一方、図5に示すように、音響発生器のL/W比が1.4である場合には、最大でも16dBまでのピークディップしか発生していない。図5に示す例で言えば、図4や図9に示す例と比べて、1kHz手前の周波数帯51及び2kHz〜4kHzの周波数帯52におけるピークディップが15dB程度まで改善されていることがわかる。さらに、図5に示す例で言えば、図4や図9に示す例と比べて、7kHz〜10kHzの周波数帯53においても、95dB前後の音圧が得られていることがわかる。また、図7に示すように、音響発生器のL/W比が2.00である場合にも、最大でも17.6dBまでのピークディップしか発生していない。図7に示す例で言えば、図4や図9に示す例と比べて、1kHz手前の周波数帯71及び2kHz〜4kHzの周波数帯72におけるピークディップが15dB程度まで改善されていることがわかる。さらに、図7に示す例で言えば、図4や図9に示す例と比べて、7kHz〜10kHzの周波数帯73においても、95dB前後の音圧が得られていることがわかる。さらに、図8に示すように、音響発生器のL/W比が2.33である場合にも、最大でも20.2dBまでのピークディップしか発生していない。図8に示す例で言えば、図4や図9に示す例と比べて、1kHz手前の周波数帯81及び2kHz〜4kHzの周波数帯82におけるピークディップが20dB程度まで改善されていることがわかる。さらに、図8に示す例で言えば、図4や図9に示す例と比べて、7kHz〜10kHzの周波数帯83においても、95dB前後の音圧が得られていることがわかる。
加えて、図6に示すように、音響発生器のL/W比が1.83である場合には、ピークディップを最大でも4.6dBまで抑制することができる。図6に示す例で言えば、図4及び図9に示す例だけでなく、図5、図7及び図8に示す例と比べても、1kHz手前の周波数帯61及び2kHz〜4kHzの周波数帯62におけるピークディップが5dB程度まで飛躍的に改善されていることがわかる。さらに、図6に示す例で言えば、図4や図9に示す例と比べて、7kHz〜10kHzの周波数帯63においても、95dB前後の音圧が得られていることがわかる。
以上のように、図5〜図8に示したL/W比が1.4〜2.33までの音響発生器は、図4に示したL/W比が1.4よりも小さい音響発生器および図9に示したL/W比が2.33よりも大きい音響発生器に比べて、共振現象の抑制によって周波数特性の平坦性が改善するとともにピークディップを小さく抑制でき、音圧の周波数特性における音圧のばらつきを低減させることが可能であると言える。
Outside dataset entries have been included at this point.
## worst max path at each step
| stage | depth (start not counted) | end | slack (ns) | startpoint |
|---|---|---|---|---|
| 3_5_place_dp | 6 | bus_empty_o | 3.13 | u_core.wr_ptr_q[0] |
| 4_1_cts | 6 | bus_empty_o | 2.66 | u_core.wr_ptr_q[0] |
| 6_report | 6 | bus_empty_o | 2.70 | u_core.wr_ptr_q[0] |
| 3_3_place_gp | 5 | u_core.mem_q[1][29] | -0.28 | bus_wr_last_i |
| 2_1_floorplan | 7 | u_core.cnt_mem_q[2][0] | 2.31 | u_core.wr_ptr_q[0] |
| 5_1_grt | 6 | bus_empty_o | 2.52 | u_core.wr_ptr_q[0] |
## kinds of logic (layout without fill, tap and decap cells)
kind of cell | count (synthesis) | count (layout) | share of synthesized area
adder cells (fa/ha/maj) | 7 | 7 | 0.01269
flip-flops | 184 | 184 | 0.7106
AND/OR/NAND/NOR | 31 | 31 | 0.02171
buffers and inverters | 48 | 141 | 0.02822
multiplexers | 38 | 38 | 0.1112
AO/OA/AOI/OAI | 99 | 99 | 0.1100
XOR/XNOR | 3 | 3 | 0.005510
`config.mk`:
```
export PLATFORM = sky130hd
export DESIGN_NAME = word_pair_sender_flat
export DESIGN_NICKNAME = d
export VERILOG_FILES = /design/src/rtl/word_pair_sender_if.sv /design/src/rtl/word_pair_sender.sv /design/src/flat_wrapper.sv
export SDC_FILE = /design/constraint.sdc
export NUM_CORES = 1
export LEC_CHECK = 0
export ABC_CLOCK_PERIOD_IN_PS = 3950
export CORE_ASPECT_RATIO = 1.2
export CORE_MARGIN = 2
export CORE_UTILIZATION = 27
export CTS_CLUSTER_SIZE = 28
export DETAILED_ROUTE_END_ITERATION = 16
export GPL_TIMING_DRIVEN = 0
export PLACE_DENSITY = 0.49
export SLEW_MARGIN = 20
export SYNTH_ARGS = -nofsm -noshare
export SYNTH_HDL_FRONTEND = slang
export SYNTH_SLANG_ARGS = --single-unit
```
`constraint.sdc`:
```
create_clock -name clk -period 3.95 [get_ports clk]
set_clock_uncertainty 0.2 [all_clocks]
set_input_delay 0.5925 -clock clk [delete_from_list [all_inputs] [get_ports clk]]
set_output_delay 0.5925 -clock clk [all_outputs]
set_load 0.02 [all_outputs]
```
`src/rtl/word_pair_sender_if.sv`:
```
// Two independent valid/ready word channels carrying a 32-bit word pair.
// The master drives data and valid, and the slave drives ready.
interface word_pair_sender_if;
  logic [31:0] out1;
  logic        out1_valid;
  logic        out1_ready;
  logic [31:0] out2;
  logic        out2_valid;
  logic        out2_ready;

  modport master (
    output out1, out1_valid, out2, out2_valid,
    input  out1_ready, out2_ready
  );

  modport slave (
    input  out1, out1_valid, out2, out2_valid,
    output out1_ready, out2_ready
  );
endinterface

```
`src/rtl/word_pair_sender.sv`:
```
// Burst traffic source. Pair k carries seed+k on channel 1 and ~(seed+k) on
// channel 2. Each channel completes its own handshake, and the next pair is
// issued only once both halves of the current pair have gone out.
module word_pair_sender #(
  parameter int GAP = 4
) (
  input  logic                      clk,
  input  logic                      reset,
  input  logic                      start,
  input  logic [7:0]                length,
  input  logic [31:0]               seed,
  word_pair_sender_if.master        ch,
  output logic                      busy,
  output logic                      done,
  output logic [3:0]                led
);

  typedef enum logic [1:0] {IDLE, SEND, GAP_WAIT, DONE_S} state_t;

  localparam logic [3:0] LED_IDLE = 4'b0001;
  localparam logic [3:0] LED_GAP  = 4'b0010;
  localparam logic [3:0] LED_SEND = 4'b0100;
  localparam logic [3:0] LED_DONE = 4'b1000;

  // Gap counter holds GAP-1 down to 0; sized for at least one bit so GAP=0 still elaborates.
  localparam int             GCW      = (GAP > 1) ? $clog2(GAP) : 1;
  localparam logic [GCW-1:0] GAP_LAST = GCW'((GAP > 0) ? (GAP - 1) : 0);

  state_t         state_reg;
  logic [7:0]     len_reg;
  logic [31:0]    seed_reg;
  logic [7:0]     k_reg;
  logic [GCW-1:0] gap_cnt_reg;
  logic [31:0]    out1_reg;
  logic [31:0]    out2_reg;
  logic           v1_reg;
  logic           v2_reg;
  logic           busy_reg;
  logic           done_reg;
  logic [3:0]     led_reg;

  logic [7:0]  k_inc;
  logic [31:0] cur_word;
  logic [31:0] next_word;
  logic        pair_done;

  assign k_inc     = k_reg + 8'd1;
  assign cur_word  = seed_reg + {24'd0, k_reg};
  assign next_word = seed_reg + {24'd0, k_inc};
  // In SEND a low valid means that channel already transferred this pair.
  assign pair_done = (~v1_reg | ch.out1_ready) & (~v2_reg | ch.out2_ready);

  assign ch.out1       = out1_reg;
  assign ch.out2       = out2_reg;
  assign ch.out1_valid = v1_reg;
  assign ch.out2_valid = v2_reg;
  assign busy          = busy_reg;
  assign done          = done_reg;
  assign led           = led_reg;

  // Burst sequencer: all outputs are registered alongside the state.
  always_ff @(posedge clk or posedge reset) begin
    if (reset) begin
      state_reg   <= IDLE;
      len_reg     <= 8'd0;
      seed_reg    <= 32'd0;
      k_reg       <= 8'd0;
      gap_cnt_reg <= '0;
      out1_reg    <= 32'd0;
      out2_reg    <= 32'd0;
      v1_reg      <= 1'b0;
      v2_reg      <= 1'b0;
      busy_reg    <= 1'b0;
      done_reg    <= 1'b0;
      led_reg     <= LED_IDLE;
    end else begin
      case (state_reg)
        IDLE: begin
          if (start) begin
            len_reg  <= length;
            seed_reg <= seed;
            k_reg    <= 8'd0;
            busy_reg <= 1'b1;
            if (length == 8'd0) begin
              state_reg <= DONE_S;
              done_reg  <= 1'b1;
              led_reg   <= LED_DONE;
            end else begin
              state_reg <= SEND;
              out1_reg  <= seed;
              out2_reg  <= ~seed;
              v1_reg    <= 1'b1;
              v2_reg    <= 1'b1;
              led_reg   <= LED_SEND;
            end
          end
        end

        SEND: begin
          if (v1_reg && ch.out1_ready) v1_reg <= 1'b0;
          if (v2_reg && ch.out2_ready) v2_reg <= 1'b0;
          if (pair_done) begin
            if (k_inc == len_reg) begin
              state_reg <= DONE_S;
              done_reg  <= 1'b1;
              led_reg   <= LED_DONE;
            end else begin
              k_reg <= k_inc;
              if (GAP > 0) begin
                state_reg   <= GAP_WAIT;
                gap_cnt_reg <= GAP_LAST;
                led_reg     <= LED_GAP;
              end else begin
                // Back-to-back: next pair replaces the one just completed.
                out1_reg <= next_word;
                out2_reg <= ~next_word;
                v1_reg   <= 1'b1;
                v2_reg   <= 1'b1;
              end
            end
          end
        end

        GAP_WAIT: begin
          if (gap_cnt_reg == '0) begin
            state_reg <= SEND;
            out1_reg  <= cur_word;
            out2_reg  <= ~cur_word;
            v1_reg    <= 1'b1;
            v2_reg    <= 1'b1;
            led_reg   <= LED_SEND;
          end else begin
            gap_cnt_reg <= gap_cnt_reg - GCW'(1);
          end
        end

        DONE_S: begin
          state_reg <= IDLE;
          done_reg  <= 1'b0;
          busy_reg  <= 1'b0;
          led_reg   <= LED_IDLE;
        end

        default: begin
          state_reg <= IDLE;
          led_reg   <= LED_IDLE;
        end
      endcase
    end
  end

endmodule

```
`src/flat_wrapper.sv`:
```
// flat-port wrapper written by rule: the top's interface ports become plain ports
module word_pair_sender_flat 
#(
  parameter int GAP = 4
)
  (clk, reset, start, length, seed, busy, done, led, ch_out1, ch_out1_valid, ch_out2, ch_out2_valid, ch_out1_ready, ch_out2_ready);
  word_pair_sender_if ch_i ();
  input  logic clk;
  input  logic reset;
  input  logic start;
  input  logic [7:0] length;
  input  logic [31:0] seed;
  output logic busy;
  output logic done;
  output logic [3:0] led;
  output wire logic [$bits(ch_i.out1)-1:0] ch_out1;
  output wire logic [$bits(ch_i.out1_valid)-1:0] ch_out1_valid;
  output wire logic [$bits(ch_i.out2)-1:0] ch_out2;
  output wire logic [$bits(ch_i.out2_valid)-1:0] ch_out2_valid;
  input wire logic [$bits(ch_i.out1_ready)-1:0] ch_out1_ready;
  input wire logic [$bits(ch_i.out2_ready)-1:0] ch_out2_ready;
  assign ch_out1 = ch_i.out1;
  assign ch_out1_valid = ch_i.out1_valid;
  assign ch_out2 = ch_i.out2;
  assign ch_out2_valid = ch_i.out2_valid;
  assign ch_i.out1_ready = ch_out1_ready;
  assign ch_i.out2_ready = ch_out2_ready;
  word_pair_sender #(.GAP(GAP)) u_core (.clk(clk), .reset(reset), .start(start), .length(length), .seed(seed), .ch(ch_i), .busy(busy), .done(done), .led(led));
endmodule
```
==> run summary, run 1 <==
Hold path start -> u_core.ch.out1[23]
Placement Setup Slack -> -0.04211 ns
F_max -> 283.2 MHz
Crit-path slowest cell -> o21ai_1
Distinct cell type count after synthesis -> 69
Number of warning messages in the yosys log -> 0
Reg2reg setup slack -> 0.81 ns
Critical path launch point type -> primary input
Leakage -> 3.554 nW
Yosys reg bits -> 124
Vias in the first global route -> 5167
Slew HR -> 0.4602
Setup Buffers After CTS -> 0
Largest net degree at the start of global routing -> 32
R2R Path End -> u_core.ch.out2[10]
Vias per cell -> 4.803
Resize count post-CTS -> 0
CTS tree -> built
RR Startpoint -> u_core.k_reg[0]
Die H -> 170.9 um
DRC violations left -> 0
Async SR Flop Fraction -> 1.000
Layout Nets -> 808
# IOs -> 117
CP dominant cell by count -> nand2_1
Commonest non-fill, non-tap cells in the layout -> 123 x dfrtp_1, 116 x clkdlybuf4s50_1, 69 x nor2_1
Top cells by area, synth -> dfrtp_1 49%, mux2_2 7.0%, nor2_1 4.1%, nand2_1 3.1%, a21o_1 3.0%
Crit-path cells -> clkdlybuf4s50_1 -> nor4_1 -> nand2_1 -> o21ai_1 -> buf_2 -> buf_1 -> nand2_1 -> nand2_1
Grt ovf -> 0
WS Path Type -> in -> reg
Synth area leader -> dfrtp_1
Avg WL per Cell -> 17.96 um
First-pass GRT wire length -> 30.59 mm
Period Utilization, post-route -> 0.8939
Status -> finished clean
Endpoints failing hold -> 0
# hold bufs at CTS -> 0
Die footprint -> 0.02445 mm2
Share of layout cells above drive strength 1 -> 0.1373
WP data required -> 4.10 ns
Skew-Pair Late Insertion Delay -> 0.42 ns
Gp weighted congestion -> 0.8638
Post-synth EDFFs -> 0
Power Dens Cells -> 876.9 mW/mm2
Ant. Diodes -> 0
Maximum vdd drop -> 359.2 uV
Core Rows -> 61
Clock slew at reported path FFs -> 0.06 ns
Clock Root Buffer -> clkbuf_16
Unrepaired setup endpoints after global routing -> false
Hold Path Depth -> 1
Chip width -> 143.1 um
Max clock buf depth -> 2
Mean post-synth cell area -> 10.22 um2
Arr. time, crit path -> 3.68 ns
Global Route Usage Sum -> 0.1658
Syn Nets -> 669
Area grow syn2layout -> 36.16%
WL final -> 19.40 mm
HP Class -> reg -> reg
Via count -> 5187
Least-Margin Pin Slew -> 0.8097 ns
Post-Synthesis Cells -> 613
Commonest non-fill, non-tap cell in the layout -> dfrtp_1
DR pass1 iterations -> 5
MaxCap Viol Count -> 0
ANT nets after route -> 0
Final min period -> 3.531 ns
Synth top area share -> 0.4912
Final WS setup -> 0.4191 ns
TritonCTS buffer count -> 17
Finish-stage setup viols -> 0
Post-detail-place hpwl -> 14.69 mm
Worst setup EP type -> flip-flop
Clock Sinks -> 124
Htree depth -> 4
CP max stage delay -> 0.59 ns
Synth Flop Type -> dfrtp_1
Max Slew Vio Count -> 0
Initial Util -> 0.2728
CORE AREA -> 0.02297 mm2
Post-synthesis sequential area ratio -> 0.4954
Hold endpoint -> u_core.ch.out1[23]
Mapped Area -> 0.006266 mm2
PortBufs -> 116
Initial antenna violation count -> 0
Setup TNS -> 0 ns
First DRT Iteration DRCs -> 260
Worst-path fanout max -> 10
Worst Reg-to-Reg Cells -> 10
File: config.mk
export PLATFORM = sky130hd
export DESIGN_NAME = intr_source_capture
export DESIGN_NICKNAME = d
export VERILOG_FILES = /design/src/rtl/intr_source_capture.sv
export SDC_FILE = /design/constraint.sdc
export NUM_CORES = 1
export LEC_CHECK = 0
export BUFFER_PORTS_ARGS = -buffer_cell sky130_fd_sc_hd__buf_2
export CAP_MARGIN = 20
export CORE_MARGIN = 1.5
export CORE_UTILIZATION = 40
export CTS_CLUSTER_SIZE = 25
export DETAILED_ROUTE_END_ITERATION = 6
export RECOVER_POWER = 25
export SLEW_MARGIN = 20
export SYNTH_ARGS = -nofsm -noshare
export SYNTH_HDL_FRONTEND = slang
export SYNTH_SLANG_ARGS = --single-unit
export TNS_END_PERCENT = 1
File: constraint.sdc
create_clock -name clk_i -period 1.3 [get_ports clk_i]
set_clock_uncertainty 0.2 [all_clocks]
set_input_delay 0 -clock clk_i [delete_from_list [all_inputs] [get_ports clk_i]]
set_output_delay 0 -clock clk_i [all_outputs]
set_load 0.02 [all_outputs]
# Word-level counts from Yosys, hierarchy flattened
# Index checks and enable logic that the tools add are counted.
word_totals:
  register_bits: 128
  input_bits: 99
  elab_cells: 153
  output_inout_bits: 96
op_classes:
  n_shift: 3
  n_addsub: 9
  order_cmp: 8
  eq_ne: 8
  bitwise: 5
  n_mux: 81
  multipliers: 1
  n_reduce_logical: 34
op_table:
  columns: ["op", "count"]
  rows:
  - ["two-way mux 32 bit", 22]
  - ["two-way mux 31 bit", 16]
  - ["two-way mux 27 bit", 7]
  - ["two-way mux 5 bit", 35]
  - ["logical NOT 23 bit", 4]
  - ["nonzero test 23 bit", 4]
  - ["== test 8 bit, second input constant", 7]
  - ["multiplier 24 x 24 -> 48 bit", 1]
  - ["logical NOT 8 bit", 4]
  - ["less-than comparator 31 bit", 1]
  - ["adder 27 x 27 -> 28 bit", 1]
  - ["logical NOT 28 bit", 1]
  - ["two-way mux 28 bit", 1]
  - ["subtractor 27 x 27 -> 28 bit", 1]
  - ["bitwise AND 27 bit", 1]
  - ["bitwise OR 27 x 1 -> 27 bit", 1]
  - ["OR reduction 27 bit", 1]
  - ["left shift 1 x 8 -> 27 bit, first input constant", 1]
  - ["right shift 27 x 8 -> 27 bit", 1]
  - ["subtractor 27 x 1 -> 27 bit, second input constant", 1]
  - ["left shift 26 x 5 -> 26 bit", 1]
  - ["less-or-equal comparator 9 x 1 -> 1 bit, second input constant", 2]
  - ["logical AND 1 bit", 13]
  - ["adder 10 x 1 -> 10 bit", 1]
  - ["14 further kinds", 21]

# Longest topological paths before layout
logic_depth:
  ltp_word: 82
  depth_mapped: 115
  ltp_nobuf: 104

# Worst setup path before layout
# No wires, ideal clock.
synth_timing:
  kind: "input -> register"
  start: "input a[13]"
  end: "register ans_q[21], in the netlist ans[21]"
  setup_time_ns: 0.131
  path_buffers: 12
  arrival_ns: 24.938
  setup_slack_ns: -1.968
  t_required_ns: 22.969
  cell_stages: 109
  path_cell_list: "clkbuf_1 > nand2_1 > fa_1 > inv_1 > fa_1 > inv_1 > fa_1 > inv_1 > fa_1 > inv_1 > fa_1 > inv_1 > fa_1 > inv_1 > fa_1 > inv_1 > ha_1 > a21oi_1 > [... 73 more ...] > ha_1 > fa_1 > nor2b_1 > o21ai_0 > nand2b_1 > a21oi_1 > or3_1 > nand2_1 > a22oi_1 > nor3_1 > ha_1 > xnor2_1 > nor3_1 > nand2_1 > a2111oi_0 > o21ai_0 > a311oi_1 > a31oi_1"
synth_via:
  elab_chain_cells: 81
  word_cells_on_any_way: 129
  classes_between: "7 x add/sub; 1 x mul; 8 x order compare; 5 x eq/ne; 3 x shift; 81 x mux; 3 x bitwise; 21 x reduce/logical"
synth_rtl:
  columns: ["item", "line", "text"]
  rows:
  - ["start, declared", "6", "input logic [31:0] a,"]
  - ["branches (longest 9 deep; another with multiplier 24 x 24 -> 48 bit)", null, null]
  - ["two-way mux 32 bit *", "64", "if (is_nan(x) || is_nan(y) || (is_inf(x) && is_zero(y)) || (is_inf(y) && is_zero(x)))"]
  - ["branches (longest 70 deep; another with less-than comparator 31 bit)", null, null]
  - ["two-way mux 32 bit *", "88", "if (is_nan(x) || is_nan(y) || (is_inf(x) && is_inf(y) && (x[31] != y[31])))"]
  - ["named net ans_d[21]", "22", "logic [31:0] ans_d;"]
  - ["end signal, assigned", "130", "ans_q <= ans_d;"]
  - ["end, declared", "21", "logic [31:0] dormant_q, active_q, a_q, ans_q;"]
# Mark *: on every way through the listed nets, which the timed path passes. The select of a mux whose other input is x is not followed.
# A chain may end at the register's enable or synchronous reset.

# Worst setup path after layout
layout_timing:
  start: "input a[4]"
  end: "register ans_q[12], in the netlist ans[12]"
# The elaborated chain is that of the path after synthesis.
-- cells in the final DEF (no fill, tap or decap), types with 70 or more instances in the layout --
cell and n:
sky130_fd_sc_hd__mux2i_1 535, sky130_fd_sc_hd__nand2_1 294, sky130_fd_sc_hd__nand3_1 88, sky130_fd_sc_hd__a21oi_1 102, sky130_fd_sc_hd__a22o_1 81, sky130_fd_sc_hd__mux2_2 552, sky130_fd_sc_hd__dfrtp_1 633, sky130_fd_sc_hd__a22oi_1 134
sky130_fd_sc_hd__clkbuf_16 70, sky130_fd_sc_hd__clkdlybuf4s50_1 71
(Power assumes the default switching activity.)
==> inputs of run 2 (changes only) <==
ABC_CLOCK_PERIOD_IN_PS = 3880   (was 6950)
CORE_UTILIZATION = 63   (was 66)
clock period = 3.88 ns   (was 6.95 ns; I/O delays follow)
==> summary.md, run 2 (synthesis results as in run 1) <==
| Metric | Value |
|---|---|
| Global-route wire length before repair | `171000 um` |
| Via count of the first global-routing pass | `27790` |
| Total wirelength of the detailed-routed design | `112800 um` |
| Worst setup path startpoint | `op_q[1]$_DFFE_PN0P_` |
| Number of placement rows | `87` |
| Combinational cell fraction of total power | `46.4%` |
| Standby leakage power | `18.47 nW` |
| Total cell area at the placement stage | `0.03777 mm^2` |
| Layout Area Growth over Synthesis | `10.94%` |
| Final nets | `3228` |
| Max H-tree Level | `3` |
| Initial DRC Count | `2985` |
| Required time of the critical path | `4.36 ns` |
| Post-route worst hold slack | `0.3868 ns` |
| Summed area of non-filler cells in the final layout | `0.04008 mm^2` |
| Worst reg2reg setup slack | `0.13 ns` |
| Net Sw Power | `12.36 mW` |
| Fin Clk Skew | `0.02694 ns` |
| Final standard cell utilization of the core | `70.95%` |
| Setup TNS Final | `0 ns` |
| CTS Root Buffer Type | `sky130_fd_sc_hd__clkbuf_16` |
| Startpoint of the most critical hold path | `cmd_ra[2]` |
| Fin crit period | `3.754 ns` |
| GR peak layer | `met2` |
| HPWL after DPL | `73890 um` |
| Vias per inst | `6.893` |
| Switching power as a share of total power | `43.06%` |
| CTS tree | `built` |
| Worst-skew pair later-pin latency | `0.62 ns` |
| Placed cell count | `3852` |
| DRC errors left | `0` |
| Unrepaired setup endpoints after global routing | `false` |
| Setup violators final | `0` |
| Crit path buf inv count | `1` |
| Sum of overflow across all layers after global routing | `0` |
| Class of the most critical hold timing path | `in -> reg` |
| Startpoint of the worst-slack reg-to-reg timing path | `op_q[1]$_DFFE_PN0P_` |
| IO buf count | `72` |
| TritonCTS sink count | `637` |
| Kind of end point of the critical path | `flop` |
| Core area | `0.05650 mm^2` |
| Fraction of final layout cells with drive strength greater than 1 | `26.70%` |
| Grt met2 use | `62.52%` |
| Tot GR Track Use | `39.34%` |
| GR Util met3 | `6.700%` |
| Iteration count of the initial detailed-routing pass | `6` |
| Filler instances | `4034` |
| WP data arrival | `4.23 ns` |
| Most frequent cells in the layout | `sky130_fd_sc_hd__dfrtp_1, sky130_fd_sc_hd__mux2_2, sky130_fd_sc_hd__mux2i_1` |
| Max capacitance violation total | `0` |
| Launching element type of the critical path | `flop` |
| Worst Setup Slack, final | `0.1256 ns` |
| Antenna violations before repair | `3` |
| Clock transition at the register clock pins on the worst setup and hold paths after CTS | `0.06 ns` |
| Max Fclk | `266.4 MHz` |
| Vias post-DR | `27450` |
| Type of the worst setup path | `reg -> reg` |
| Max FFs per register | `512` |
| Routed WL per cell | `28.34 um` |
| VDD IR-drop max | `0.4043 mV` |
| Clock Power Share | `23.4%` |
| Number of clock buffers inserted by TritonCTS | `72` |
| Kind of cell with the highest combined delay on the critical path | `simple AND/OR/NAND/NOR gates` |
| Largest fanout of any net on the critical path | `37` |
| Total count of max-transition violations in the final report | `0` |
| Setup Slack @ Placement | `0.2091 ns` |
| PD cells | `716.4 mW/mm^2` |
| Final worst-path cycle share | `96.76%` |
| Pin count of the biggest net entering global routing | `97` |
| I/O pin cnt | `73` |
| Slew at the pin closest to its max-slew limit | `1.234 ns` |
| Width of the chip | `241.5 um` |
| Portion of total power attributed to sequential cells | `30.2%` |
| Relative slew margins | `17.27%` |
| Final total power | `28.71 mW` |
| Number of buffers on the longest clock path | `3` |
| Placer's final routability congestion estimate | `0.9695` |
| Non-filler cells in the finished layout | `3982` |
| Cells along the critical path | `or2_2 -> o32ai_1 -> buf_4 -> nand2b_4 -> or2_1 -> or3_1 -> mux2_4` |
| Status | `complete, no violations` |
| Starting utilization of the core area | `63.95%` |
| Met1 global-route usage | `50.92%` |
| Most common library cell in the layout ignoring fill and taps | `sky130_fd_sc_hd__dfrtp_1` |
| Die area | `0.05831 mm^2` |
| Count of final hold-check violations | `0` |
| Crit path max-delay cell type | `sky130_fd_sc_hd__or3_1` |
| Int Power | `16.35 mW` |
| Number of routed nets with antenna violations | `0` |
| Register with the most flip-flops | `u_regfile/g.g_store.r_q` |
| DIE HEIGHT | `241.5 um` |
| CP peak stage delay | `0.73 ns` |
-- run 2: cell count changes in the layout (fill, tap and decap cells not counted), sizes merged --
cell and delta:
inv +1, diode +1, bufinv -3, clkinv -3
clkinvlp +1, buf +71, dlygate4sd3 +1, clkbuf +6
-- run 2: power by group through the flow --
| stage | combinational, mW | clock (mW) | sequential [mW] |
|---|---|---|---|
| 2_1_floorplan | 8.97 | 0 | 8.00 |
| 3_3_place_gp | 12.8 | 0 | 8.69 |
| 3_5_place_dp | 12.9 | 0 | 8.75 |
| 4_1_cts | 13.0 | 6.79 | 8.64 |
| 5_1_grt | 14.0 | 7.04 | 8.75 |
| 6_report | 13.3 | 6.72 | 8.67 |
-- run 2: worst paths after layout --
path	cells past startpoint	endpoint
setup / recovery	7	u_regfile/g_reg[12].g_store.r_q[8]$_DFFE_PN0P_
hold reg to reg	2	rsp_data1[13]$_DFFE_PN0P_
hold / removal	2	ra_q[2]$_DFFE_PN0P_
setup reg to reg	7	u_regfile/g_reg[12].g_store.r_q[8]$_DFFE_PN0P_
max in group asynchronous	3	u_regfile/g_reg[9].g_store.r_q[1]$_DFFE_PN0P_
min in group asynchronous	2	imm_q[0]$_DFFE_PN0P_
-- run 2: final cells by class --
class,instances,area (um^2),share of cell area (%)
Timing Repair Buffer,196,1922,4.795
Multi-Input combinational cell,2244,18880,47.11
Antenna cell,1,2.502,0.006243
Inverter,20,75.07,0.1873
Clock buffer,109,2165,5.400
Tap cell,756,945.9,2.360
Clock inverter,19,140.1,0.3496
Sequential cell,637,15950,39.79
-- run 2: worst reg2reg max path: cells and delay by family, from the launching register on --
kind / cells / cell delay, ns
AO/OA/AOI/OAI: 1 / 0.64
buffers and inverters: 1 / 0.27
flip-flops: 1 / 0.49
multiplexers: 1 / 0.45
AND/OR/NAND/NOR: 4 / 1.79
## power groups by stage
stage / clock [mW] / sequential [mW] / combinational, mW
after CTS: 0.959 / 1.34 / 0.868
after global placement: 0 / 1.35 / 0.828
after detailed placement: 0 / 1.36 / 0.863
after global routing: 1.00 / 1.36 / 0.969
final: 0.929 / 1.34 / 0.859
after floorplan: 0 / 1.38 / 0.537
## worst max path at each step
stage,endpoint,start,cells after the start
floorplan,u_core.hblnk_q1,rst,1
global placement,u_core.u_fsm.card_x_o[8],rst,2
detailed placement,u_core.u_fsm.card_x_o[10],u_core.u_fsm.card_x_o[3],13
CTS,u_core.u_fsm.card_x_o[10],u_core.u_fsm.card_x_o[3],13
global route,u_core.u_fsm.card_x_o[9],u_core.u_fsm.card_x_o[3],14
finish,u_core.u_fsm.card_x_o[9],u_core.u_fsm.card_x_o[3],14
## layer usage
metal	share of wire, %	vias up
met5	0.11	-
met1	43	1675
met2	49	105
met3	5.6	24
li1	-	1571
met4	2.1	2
なお、ここでは、音響発生器に負荷部材30が設けられている場合を実施例を説明したが、負荷部材30が設けられていない場合にも、L/W比が1.4〜2.33の最適範囲にあれば、L/W比が1.4よりも小さい音響発生器およびL/W比が2.33よりも大きい音響発生器に比べて、音圧の周波数特性における音圧のばらつきを低減させることができるのは言うまでもない。
ところで、上記の実施例1では、負荷部材30が設けられた音響発生器の実施例について説明したが、本実施例では、枠部材5aの内周部に形成されるフィルム3との境界線のうち長さ方向の境界線が所定の曲率の曲線で形成された音響発生器と、枠部材5aの内周部が矩形である音響発生器との音圧の周波数特性の違いについて説明する。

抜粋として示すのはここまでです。